The brand and design rights of the Humber Cycle Co were acquired in 1932. The Humber cycles functioned as a premium alternative to the Raleigh brand. All production was centralised at Nottingham.

Raleigh had been overtaken in sales by the Hercules Cycle Company of Aston, Birmingham by 1933.

Sir Harold Bowden retired as managing director of Raleigh from 1938, but remained as chairman.

The war and post-war period
The Nottingham factory and it’s 9,000 employees were engaged almost entirely in producing munitions during the Second World War.

The post-war period was to prove difficult for Raleigh as it took time to rebuild the business after the war. The company had expected to enjoy the post-war consumer goods boom, but the rise of the car had a negative impact on sales. However the business had an output of one million bicycles by 1953.

Sir Harold Bowden retired as chairman in 1954.

Raleigh acquired the bicycle subsidiary of BSA of Birmingham in 1957. Production was consolidated at Nottingham.

Raleigh pioneered moped production in Britain in 1958.

Takeover by Tube Investments
Raleigh was subject to a friendly takeover by Tube Investments for £10.8 million in 1960. This represented a merger of the two largest bicycle manufacturers in Britain, which together held 80 percent of the domestic market.

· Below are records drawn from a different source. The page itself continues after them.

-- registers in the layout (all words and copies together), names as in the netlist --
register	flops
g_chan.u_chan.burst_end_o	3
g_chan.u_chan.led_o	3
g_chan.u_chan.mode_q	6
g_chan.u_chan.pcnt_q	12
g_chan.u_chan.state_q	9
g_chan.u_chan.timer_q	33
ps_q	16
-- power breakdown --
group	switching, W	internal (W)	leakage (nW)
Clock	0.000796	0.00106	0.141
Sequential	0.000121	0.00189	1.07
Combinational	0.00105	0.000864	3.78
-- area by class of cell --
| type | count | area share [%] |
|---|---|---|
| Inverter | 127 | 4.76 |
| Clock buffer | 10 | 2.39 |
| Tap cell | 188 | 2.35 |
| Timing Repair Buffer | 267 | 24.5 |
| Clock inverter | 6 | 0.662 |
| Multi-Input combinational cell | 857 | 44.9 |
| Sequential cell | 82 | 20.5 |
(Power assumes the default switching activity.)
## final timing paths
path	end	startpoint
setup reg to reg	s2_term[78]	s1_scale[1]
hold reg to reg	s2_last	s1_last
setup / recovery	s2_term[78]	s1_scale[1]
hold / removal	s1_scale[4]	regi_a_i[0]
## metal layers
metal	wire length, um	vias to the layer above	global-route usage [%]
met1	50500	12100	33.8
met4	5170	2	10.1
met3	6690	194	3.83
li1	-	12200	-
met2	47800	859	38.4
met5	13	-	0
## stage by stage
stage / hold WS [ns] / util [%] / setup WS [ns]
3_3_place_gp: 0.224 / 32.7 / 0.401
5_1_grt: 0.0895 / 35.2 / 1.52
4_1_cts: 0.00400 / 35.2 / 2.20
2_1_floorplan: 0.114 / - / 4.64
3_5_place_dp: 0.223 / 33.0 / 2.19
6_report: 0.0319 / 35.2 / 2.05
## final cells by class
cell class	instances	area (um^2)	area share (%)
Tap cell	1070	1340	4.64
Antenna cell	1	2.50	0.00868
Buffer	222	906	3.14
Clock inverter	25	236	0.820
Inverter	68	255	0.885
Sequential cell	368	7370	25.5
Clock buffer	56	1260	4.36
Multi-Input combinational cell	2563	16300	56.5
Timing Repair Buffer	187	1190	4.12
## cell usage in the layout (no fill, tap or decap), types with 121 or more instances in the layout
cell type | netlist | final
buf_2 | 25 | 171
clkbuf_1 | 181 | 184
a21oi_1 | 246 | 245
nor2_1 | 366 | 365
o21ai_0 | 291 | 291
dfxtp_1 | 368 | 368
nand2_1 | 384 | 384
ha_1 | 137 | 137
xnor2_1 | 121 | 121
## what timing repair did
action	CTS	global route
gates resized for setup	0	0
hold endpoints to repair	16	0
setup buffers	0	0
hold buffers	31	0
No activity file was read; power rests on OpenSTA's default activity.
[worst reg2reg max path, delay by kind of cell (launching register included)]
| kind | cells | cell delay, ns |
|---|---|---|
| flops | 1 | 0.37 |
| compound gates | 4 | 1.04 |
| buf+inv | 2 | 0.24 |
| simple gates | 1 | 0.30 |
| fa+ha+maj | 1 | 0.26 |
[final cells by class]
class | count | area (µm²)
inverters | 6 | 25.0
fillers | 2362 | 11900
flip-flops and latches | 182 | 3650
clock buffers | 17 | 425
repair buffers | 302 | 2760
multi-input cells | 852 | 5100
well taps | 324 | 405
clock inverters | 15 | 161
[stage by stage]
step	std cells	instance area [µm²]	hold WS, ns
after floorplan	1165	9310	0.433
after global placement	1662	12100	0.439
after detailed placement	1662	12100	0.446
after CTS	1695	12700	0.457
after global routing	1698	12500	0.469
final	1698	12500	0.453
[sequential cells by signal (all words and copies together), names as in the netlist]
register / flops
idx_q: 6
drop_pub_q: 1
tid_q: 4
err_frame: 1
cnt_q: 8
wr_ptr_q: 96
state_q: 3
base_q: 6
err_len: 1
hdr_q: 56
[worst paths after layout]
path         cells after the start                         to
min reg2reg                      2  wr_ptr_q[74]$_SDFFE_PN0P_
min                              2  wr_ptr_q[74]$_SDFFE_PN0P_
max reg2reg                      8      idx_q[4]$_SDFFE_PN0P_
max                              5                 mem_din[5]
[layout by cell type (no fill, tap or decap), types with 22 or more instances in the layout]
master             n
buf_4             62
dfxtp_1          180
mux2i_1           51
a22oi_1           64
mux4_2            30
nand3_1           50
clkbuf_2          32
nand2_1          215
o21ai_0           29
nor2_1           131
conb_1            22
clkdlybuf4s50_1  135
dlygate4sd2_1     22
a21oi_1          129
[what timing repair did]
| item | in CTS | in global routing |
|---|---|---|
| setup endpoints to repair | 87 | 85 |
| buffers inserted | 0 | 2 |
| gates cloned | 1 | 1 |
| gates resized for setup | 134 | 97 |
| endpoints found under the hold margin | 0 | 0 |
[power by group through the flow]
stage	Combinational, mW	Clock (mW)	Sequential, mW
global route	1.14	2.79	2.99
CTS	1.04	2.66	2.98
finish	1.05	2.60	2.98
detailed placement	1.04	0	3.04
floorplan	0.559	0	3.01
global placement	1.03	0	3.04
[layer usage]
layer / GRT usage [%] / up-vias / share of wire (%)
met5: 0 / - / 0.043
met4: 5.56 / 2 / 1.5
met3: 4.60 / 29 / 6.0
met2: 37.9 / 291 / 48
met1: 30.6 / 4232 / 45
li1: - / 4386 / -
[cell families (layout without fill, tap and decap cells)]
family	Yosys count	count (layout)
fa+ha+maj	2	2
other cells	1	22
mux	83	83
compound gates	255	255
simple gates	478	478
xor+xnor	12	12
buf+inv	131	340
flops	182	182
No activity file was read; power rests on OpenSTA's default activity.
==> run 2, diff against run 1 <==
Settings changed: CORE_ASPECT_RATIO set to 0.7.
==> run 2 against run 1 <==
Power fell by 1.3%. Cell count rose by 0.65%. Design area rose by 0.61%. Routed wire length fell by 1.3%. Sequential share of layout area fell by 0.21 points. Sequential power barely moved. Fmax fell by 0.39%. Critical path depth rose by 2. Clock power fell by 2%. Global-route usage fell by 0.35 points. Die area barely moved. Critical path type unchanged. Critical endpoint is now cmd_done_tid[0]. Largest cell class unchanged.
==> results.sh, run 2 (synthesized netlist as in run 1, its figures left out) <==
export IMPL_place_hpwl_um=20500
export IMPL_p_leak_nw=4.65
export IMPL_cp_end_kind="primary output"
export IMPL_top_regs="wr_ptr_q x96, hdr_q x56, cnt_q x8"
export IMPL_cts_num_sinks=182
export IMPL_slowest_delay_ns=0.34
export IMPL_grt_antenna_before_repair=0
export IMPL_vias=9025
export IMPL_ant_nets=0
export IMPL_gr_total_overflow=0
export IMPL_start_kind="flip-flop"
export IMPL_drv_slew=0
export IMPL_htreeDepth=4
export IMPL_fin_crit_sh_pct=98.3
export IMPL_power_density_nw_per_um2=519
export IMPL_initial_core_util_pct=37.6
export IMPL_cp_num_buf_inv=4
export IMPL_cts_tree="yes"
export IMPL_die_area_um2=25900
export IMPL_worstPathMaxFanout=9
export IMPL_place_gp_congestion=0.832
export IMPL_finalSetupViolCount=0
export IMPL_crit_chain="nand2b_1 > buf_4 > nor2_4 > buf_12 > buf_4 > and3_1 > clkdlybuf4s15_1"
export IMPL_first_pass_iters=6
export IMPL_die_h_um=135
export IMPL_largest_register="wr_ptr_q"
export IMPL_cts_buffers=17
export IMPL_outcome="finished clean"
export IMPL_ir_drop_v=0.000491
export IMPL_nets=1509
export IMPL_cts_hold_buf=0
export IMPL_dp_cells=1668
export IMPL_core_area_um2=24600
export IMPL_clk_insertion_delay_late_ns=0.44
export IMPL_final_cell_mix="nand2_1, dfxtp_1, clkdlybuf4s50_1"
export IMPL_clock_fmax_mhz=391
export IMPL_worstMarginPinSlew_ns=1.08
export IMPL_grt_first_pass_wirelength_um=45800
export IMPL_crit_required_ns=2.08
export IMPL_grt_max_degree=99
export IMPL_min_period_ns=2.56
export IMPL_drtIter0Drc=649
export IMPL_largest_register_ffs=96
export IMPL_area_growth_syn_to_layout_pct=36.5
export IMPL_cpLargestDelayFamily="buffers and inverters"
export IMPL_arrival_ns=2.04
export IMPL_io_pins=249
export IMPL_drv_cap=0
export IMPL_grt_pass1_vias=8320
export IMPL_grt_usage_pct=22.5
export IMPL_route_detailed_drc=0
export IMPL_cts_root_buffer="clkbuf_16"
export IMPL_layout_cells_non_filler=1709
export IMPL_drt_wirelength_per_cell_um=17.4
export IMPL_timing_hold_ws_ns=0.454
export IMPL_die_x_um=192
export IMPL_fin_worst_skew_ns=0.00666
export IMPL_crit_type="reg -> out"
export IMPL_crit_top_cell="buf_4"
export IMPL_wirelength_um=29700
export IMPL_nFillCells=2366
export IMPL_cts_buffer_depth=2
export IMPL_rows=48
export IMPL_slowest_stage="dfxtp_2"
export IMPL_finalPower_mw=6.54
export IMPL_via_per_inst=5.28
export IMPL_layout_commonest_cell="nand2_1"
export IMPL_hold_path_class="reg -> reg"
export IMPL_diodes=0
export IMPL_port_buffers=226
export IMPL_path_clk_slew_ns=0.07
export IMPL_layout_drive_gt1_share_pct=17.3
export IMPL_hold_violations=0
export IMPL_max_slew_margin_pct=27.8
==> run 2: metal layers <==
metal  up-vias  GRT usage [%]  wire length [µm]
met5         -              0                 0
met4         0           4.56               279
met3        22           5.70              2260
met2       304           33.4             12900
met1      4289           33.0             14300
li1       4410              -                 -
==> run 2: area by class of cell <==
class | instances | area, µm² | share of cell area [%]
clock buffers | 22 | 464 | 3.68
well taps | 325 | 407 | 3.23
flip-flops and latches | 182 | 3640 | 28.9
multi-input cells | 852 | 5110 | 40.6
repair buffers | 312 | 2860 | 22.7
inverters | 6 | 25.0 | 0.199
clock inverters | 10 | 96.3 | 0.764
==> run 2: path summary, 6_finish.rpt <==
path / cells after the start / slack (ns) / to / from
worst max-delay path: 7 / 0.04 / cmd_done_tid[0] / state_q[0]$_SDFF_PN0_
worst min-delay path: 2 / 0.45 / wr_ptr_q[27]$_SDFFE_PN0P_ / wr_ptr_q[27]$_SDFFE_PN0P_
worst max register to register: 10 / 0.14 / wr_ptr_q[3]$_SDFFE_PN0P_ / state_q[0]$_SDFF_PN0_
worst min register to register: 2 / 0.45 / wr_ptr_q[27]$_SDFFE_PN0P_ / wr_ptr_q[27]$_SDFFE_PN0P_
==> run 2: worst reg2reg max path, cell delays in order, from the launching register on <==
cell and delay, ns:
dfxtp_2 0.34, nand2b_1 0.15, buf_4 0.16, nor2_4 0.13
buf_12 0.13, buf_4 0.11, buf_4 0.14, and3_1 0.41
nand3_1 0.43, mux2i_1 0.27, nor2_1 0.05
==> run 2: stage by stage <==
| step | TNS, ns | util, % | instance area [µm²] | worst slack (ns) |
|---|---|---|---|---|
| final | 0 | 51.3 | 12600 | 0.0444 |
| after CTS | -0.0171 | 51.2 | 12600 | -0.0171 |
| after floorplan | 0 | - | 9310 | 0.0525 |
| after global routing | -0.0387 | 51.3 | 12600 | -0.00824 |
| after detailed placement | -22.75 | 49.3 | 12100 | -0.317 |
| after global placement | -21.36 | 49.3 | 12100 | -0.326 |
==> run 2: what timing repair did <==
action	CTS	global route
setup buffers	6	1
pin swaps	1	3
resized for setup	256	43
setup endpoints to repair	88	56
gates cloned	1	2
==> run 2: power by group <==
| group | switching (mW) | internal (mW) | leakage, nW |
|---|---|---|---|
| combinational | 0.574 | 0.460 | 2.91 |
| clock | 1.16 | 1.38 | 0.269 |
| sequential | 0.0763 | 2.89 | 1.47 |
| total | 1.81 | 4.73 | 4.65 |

Tube Investments consolidated all production at Nottingham from 1961.

Raleigh merged with Moulton in 1967, which confirmed its position as the largest bicycle manufacturer in the world. By this time the Nottingham site spanned 64 acres, and 70 percent of production was exported to 140 countries.

Raleigh was the only major British producer of mopeds, but abandoned the market to foreign rivals such as Honda in 1969.

Raleigh had a 67 percent share of the British cycle market in 1972, while foreign imports had a mere nine percent share.

Cycle sales in America boomed in the early 1970s, and Raleigh cycles, with their reputation for high quality, were in high demand. As a result, Raleigh cycle sales rose 55 percent between 1970 and 1971, leaving the company struggling to keep up with demand. Raleigh employed 8,800 people by 1975.

Ian Phillipps was appointed chairman in 1974. The finance director informed him that the Nottingham site was “the biggest white elephant in Britain”. Phillips reduced a product line of 7,000 different bicycles to around 1,000.

Raleigh had a production capacity of two million cycles a year at Nottingham in 1979, and employed 7,500. Together with other factories both in Britain and overseas it produced a total of four million cycles annually. 60 percent of British production was exported and it had a 60 percent share of its domestic market. It remained the world’s largest bicycle manufacturer.

Foreign rivals had captured a 36 percent share of the British cycle market by 1981, and Raleigh’s share had declined to 45 percent. The company’s workforce had been reduced to 4,000. Raleigh was no longer vertically-integrated, and instead imported all of its components apart from bike frames.

Following three years of consecutive losses and after reducing the workforce to 1,800, Tube Investments sold Raleigh to Derby International for £18 million in 1987. Derby’s timing proved fortuitous as mountain bikes began to enjoy strong sales growth.

Peugeot sold its loss-making bicycle arm to Derby in 1989.

The lease on the Nottingham factory expired in 2003. Raleigh relocated production to the Far East, which reduced manufacturing costs by 25 percent. The bikes are still designed in Nottingham. The company sold 850,000 bikes and employed 430 staff in 2011.

Raleigh was sold to Accell for £62 million in 2012.